____ GIVEN DATA

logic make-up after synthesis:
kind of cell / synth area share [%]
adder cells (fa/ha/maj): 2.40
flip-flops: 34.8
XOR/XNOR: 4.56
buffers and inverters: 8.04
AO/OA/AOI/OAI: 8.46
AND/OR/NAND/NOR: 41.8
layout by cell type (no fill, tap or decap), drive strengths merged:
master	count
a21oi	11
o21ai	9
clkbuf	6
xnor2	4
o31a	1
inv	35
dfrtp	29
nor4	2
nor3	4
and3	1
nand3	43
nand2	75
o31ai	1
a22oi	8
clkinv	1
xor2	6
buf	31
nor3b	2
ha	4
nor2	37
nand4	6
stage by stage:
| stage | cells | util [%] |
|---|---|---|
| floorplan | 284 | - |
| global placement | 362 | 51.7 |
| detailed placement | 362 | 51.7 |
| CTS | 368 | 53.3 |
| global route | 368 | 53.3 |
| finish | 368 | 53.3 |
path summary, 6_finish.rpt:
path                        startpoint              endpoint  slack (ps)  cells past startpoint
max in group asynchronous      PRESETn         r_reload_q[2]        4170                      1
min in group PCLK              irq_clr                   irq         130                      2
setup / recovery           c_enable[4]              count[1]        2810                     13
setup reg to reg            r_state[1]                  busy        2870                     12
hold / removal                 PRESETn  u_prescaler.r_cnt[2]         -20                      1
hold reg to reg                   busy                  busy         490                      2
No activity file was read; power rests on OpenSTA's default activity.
File: src/rtl/snn_timestep_sequencer.sv
// rtl/snn_timestep_sequencer.sv - timestep run controller for the two-layer delay SNN
module snn_timestep_sequencer
    import snn_seq_pkg::*;
#(
    parameter int M1            = DEF_M1,
    parameter int N1            = DEF_N1,
    parameter int N2            = DEF_N2,
    parameter int CNT_W         = DEF_CNT_W,
    parameter int ACT_W         = DEF_ACT_W,
    parameter int EVAL_CYCLES   = DEF_EVAL_CYCLES,
    parameter int SETTLE_CYCLES = DEF_SETTLE_CYCLES,
    parameter int WIN_W         = (N2 > 1) ? $clog2(N2) : 1
) (
    input  logic                clk,
    input  logic                reset,
    input  logic                start,
    input  logic                abort,
    input  logic [7:0]          num_steps,
    input  logic                in_valid,
    input  logic [M1-1:0]       in_spikes,
    output logic                in_ready,
    output logic                net_enable,
    output logic                net_delay_clk,
    output logic [M1-1:0]       net_input_spikes,
    input  logic [N1-1:0]       net_spikes_l1,
    input  logic [N2-1:0]       net_spikes_out,
    output logic                busy,
    output logic                done,
    output logic [N2*CNT_W-1:0] spike_counts,
    output logic [ACT_W-1:0]    l1_activity,
    output logic [WIN_W-1:0]    winner,
    output logic [7:0]          step_idx
);

    seq_state_e        state_q, state_d;
    logic [STEP_W-1:0] num_q, step_q, phase_q;
    logic [STEP_W-1:0] step_inc;
    logic [M1-1:0]     net_in_q;
    logic              in_ready_q, net_enable_q, net_dclk_q, busy_q, done_q;
    logic [WIN_W-1:0]  winner_q, win_d;
    logic [CNT_W-1:0]  cnt_q    [N2];
    logic [CNT_W-1:0]  cnt_next [N2];
    logic [CNT_W-1:0]  best;
    logic [ACT_W-1:0]  act_q;
    logic [POP_W-1:0]  l1_inc;
    logic              start_go, sample_en, last_step;

    assign start_go  = (state_q == ST_IDLE) && start && !abort;
    assign sample_en = (state_q == ST_SAMPLE) && !abort;
    assign step_inc  = step_q + STEP_W'(1);
    assign last_step = (step_inc == num_q);
    assign l1_inc    = popcount32(32'(net_spikes_l1));

    // One saturating counter per output neuron; a run start clears them.
    for (genvar k = 0; k < N2; k++) begin : g_cnt
        snn_sat_accumulator #(.W(CNT_W), .INC_W(1)) u_cnt (
            .clk      (clk),
            .reset    (reset),
            .clr_i    (start_go),
            .add_en_i (sample_en),
            .inc_i    (net_spikes_out[k]),
            .acc_o    (cnt_q[k])
        );
    end

    snn_sat_accumulator #(.W(ACT_W), .INC_W(POP_W)) u_act (
        .clk      (clk),
        .reset    (reset),
        .clr_i    (start_go),
        .add_en_i (sample_en),
        .inc_i    (l1_inc),
        .acc_o    (act_q)
    );

    // Counts as they will be after the final sample, so the winner is ready with done.
    always_comb begin
        win_d = '0;
        for (int k = 0; k < N2; k++) begin
            cnt_next[k] = cnt_q[k];
            if (net_spikes_out[k] && (cnt_q[k] != {CNT_W{1'b1}})) begin
                cnt_next[k] = cnt_q[k] + CNT_W'(1);
            end
        end
        best = cnt_next[0];
        for (int k = 1; k < N2; k++) begin
            if (cnt_next[k] > best) begin
                best  = cnt_next[k];
                win_d = WIN_W'(k);
            end
        end
    end

    // Next-state selection; abort overrides every transition including the handshake.
    always_comb begin
        state_d = state_q;
        if (abort) begin
            state_d = ST_IDLE;
        end else begin
            case (state_q)
                ST_IDLE:    if (start) state_d = (num_steps == 8'd0) ? ST_DONE : ST_WAIT_IN;
                ST_WAIT_IN: if (in_valid) state_d = ST_EVAL;
                ST_EVAL:    if (phase_q == '0) state_d = ST_DCLK;
                ST_DCLK:    state_d = (SETTLE_CYCLES == 0) ? ST_SAMPLE : ST_SETTLE;
                ST_SETTLE:  if (phase_q == '0) state_d = ST_SAMPLE;
                ST_SAMPLE:  state_d = last_step ? ST_DONE : ST_WAIT_IN;
                ST_DONE:    state_d = ST_IDLE;
                default:    state_d = ST_IDLE;
            endcase
        end
    end

    // State, phase timer, run bookkeeping and Moore outputs registered from the next state.
    always_ff @(posedge clk or posedge reset) begin
        if (reset) begin
            state_q      <= ST_IDLE;
            phase_q      <= '0;
            num_q        <= '0;
            step_q       <= '0;
            net_in_q     <= '0;
            winner_q     <= '0;
            in_ready_q   <= 1'b0;
            net_enable_q <= 1'b0;
            net_dclk_q   <= 1'b0;
            busy_q       <= 1'b0;
            done_q       <= 1'b0;
        end else begin
            state_q      <= state_d;
            in_ready_q   <= (state_d == ST_WAIT_IN);
            net_enable_q <= (state_d == ST_EVAL);
            net_dclk_q   <= (state_d == ST_DCLK);
            busy_q       <= (state_d != ST_IDLE) && (state_d != ST_DONE);
            done_q       <= (state_d == ST_DONE);

            if ((state_d == ST_EVAL) && (state_q != ST_EVAL)) begin
                phase_q <= STEP_W'(EVAL_CYCLES - 1);
            end else if ((state_d == ST_SETTLE) && (state_q != ST_SETTLE)) begin
                phase_q <= STEP_W'(SETTLE_CYCLES - 1);
            end else if (phase_q != '0) begin
                phase_q <= phase_q - STEP_W'(1);
            end

            if (start_go) begin
                num_q    <= num_steps;
                step_q   <= '0;
                net_in_q <= '0;
                winner_q <= '0;
            end else begin
                if ((state_q == ST_WAIT_IN) && in_valid && !abort) begin
                    net_in_q <= in_spikes;
                end
                if (sample_en) begin
                    step_q <= step_inc;
                    if (last_step) begin
                        winner_q <= win_d;
                    end
                end
            end
        end
    end

    // Pack per-neuron counters into the flat result bus.
    always_comb begin
        spike_counts = '0;
        for (int k = 0; k < N2; k++) begin
            spike_counts[k*CNT_W +: CNT_W] = cnt_q[k];
        end
    end

    assign in_ready         = in_ready_q;
    assign net_enable       = net_enable_q;
    assign net_delay_clk    = net_dclk_q;
    assign net_input_spikes = net_in_q;
    assign busy             = busy_q;
    assign done             = done_q;
    assign l1_activity      = act_q;
    assign winner           = winner_q;
    assign step_idx         = step_q;

endmodule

________

#### [THE PROBLEM]
Leave out every line above except those from the line with "min in group" up to and including the line with "hold reg to", and copy those exactly.

#### [RESULT]
min in group PCLK              irq_clr                   irq         130                      2
setup / recovery           c_enable[4]              count[1]        2810                     13
setup reg to reg            r_state[1]                  busy        2870                     12
hold / removal                 PRESETn  u_prescaler.r_cnt[2]         -20                      1
hold reg to reg                   busy                  busy         490                      2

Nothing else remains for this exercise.